Introduction to “The Box’s Contents”

I had an interesting experience in life. I wasn’t raised by my father. Moreover, I hadn’t seen or heard from him but for brief instances when I was seven or eight years old. The Absent Father is a constant theme in myth and literature. When you experience that absence, you begin to understand why. The idea that there is someone out there who left you alone in the world takes an emotional toll on a kid growing up. Doubts, insecurities, and a plethora of imaginations about how great the father must be abound.

But you’d think, at least, if the absent father was truly absent, you’d grow up to be nothing like that person. Right?
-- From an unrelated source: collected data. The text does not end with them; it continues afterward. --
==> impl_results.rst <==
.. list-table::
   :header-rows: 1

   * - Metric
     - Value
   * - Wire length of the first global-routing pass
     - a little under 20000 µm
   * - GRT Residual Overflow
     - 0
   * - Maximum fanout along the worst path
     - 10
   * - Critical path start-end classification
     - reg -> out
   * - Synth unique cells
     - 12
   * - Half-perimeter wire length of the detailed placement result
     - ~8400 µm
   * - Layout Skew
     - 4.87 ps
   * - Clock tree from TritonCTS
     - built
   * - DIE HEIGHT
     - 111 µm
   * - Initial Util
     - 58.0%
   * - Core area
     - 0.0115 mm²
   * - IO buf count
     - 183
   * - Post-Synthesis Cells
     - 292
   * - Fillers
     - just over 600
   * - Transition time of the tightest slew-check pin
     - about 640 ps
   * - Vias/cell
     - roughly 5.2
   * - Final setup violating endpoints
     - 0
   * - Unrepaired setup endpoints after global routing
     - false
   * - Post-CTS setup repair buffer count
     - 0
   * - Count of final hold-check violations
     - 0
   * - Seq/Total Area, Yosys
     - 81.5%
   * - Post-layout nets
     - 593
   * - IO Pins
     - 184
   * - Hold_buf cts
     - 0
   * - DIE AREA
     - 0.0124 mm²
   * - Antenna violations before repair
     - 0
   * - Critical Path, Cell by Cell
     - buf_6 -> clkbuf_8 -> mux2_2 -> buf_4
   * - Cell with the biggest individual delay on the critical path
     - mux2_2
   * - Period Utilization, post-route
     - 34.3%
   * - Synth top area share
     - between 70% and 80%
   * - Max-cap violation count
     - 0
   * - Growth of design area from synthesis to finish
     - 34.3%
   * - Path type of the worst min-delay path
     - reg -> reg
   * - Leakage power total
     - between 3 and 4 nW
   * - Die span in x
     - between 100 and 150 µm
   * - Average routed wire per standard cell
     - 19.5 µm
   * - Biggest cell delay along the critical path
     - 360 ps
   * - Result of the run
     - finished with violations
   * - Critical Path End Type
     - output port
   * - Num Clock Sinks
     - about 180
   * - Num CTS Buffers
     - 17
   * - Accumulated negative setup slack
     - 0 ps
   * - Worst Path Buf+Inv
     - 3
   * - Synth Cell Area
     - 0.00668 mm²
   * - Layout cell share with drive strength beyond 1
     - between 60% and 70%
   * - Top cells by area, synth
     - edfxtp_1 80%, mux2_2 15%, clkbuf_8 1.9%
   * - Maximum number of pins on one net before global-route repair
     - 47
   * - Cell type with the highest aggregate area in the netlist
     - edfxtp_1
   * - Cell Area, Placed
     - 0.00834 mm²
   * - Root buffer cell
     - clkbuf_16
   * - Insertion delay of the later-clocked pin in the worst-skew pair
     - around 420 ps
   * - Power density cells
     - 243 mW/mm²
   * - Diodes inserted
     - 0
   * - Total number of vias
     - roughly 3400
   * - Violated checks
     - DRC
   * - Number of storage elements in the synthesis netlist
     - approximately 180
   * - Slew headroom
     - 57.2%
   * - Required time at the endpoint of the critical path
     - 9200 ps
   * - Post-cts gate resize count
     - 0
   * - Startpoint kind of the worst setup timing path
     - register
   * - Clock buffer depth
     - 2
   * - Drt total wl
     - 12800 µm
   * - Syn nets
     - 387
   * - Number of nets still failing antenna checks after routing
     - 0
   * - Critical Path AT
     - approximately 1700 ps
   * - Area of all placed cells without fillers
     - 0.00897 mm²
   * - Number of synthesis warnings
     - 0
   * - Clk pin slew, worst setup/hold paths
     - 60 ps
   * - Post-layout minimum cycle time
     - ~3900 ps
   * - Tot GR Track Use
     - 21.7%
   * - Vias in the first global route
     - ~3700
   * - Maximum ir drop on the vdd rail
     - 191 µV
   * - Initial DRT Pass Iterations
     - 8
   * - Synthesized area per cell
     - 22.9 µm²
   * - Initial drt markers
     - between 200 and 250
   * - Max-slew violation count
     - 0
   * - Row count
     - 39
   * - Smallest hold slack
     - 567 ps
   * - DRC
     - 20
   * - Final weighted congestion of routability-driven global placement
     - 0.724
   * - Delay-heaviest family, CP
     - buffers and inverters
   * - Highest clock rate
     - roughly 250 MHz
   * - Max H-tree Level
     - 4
However, in a series of circumstances that aren’t terribly interesting, I eventually met my father face-to-face and spent some time with him when I was in my early thirties. There was something uncanny about the experience. All my life, I’d never been around anyone who looked like me. At all. Yet this man looked a helluva lot like me, and it was disconcerting as hell. Moreover, I had many of the same habits he had, the same thought processes, and – true or not – I got the idea that I could read him very well, based on the tone of his voice, the inflections he gave certain words, and where his eyes darted to when he was talking or just observing the world around him. I come to believe that on some level, at least, I could actually read his thoughts.
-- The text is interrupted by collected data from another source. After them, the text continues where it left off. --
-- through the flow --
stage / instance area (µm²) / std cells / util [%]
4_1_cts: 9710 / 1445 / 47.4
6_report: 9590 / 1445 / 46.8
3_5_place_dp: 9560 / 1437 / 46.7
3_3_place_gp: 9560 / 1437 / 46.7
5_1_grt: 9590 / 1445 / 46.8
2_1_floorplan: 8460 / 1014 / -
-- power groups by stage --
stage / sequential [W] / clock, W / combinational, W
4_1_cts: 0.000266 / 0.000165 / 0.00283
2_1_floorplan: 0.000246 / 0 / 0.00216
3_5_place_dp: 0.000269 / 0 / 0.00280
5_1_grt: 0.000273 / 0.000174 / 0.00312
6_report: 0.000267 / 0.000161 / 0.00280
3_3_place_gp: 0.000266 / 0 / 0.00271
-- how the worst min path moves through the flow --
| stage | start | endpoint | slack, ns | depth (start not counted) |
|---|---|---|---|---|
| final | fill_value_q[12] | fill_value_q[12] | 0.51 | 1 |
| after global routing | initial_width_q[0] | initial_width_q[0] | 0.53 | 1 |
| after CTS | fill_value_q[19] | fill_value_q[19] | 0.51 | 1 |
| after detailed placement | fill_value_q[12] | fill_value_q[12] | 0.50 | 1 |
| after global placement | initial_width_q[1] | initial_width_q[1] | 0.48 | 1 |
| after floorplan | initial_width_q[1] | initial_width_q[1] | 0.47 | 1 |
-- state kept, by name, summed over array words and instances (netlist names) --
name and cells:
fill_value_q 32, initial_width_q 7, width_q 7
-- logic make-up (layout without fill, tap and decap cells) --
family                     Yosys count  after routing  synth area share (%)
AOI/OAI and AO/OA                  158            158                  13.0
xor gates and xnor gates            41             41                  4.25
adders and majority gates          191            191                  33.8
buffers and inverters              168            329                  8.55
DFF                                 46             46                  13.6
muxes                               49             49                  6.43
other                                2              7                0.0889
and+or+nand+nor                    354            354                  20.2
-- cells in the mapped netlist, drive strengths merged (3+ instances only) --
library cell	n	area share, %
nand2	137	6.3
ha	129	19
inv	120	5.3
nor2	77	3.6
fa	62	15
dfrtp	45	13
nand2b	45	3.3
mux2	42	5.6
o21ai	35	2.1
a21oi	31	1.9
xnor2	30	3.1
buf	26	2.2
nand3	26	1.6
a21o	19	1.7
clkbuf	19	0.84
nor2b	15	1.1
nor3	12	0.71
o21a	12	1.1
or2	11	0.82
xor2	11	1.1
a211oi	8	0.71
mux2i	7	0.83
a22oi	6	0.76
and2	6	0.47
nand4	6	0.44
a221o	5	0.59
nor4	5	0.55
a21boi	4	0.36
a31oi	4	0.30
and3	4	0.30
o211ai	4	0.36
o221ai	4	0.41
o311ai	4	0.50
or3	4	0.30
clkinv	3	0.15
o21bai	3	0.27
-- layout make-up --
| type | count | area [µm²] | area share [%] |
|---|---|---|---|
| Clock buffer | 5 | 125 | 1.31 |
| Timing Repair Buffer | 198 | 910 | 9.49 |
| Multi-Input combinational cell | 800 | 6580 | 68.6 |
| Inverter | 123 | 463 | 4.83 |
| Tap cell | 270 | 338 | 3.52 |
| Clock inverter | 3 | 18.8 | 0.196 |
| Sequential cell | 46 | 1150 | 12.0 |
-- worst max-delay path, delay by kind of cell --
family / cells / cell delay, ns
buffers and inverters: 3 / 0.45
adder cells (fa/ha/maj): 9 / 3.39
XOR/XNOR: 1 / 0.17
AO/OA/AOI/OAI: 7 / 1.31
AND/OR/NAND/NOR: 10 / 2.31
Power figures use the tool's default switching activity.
He had never been a person to look up to. Far from it. I was better off without him.

Still, there were those uncanny similarities, and I wondered how much free will we really have to become entirely our own person in this life. Just how far do the dictates of genetics take us in this world and how much control do we really have over the personalities we develop? When we take certain actions or react in certain ways, how much of it is by choice? How much of it is hardwired into us, no matter how we might feel about it?

When I wrote “The Box’s Contents” I was wondering about those things.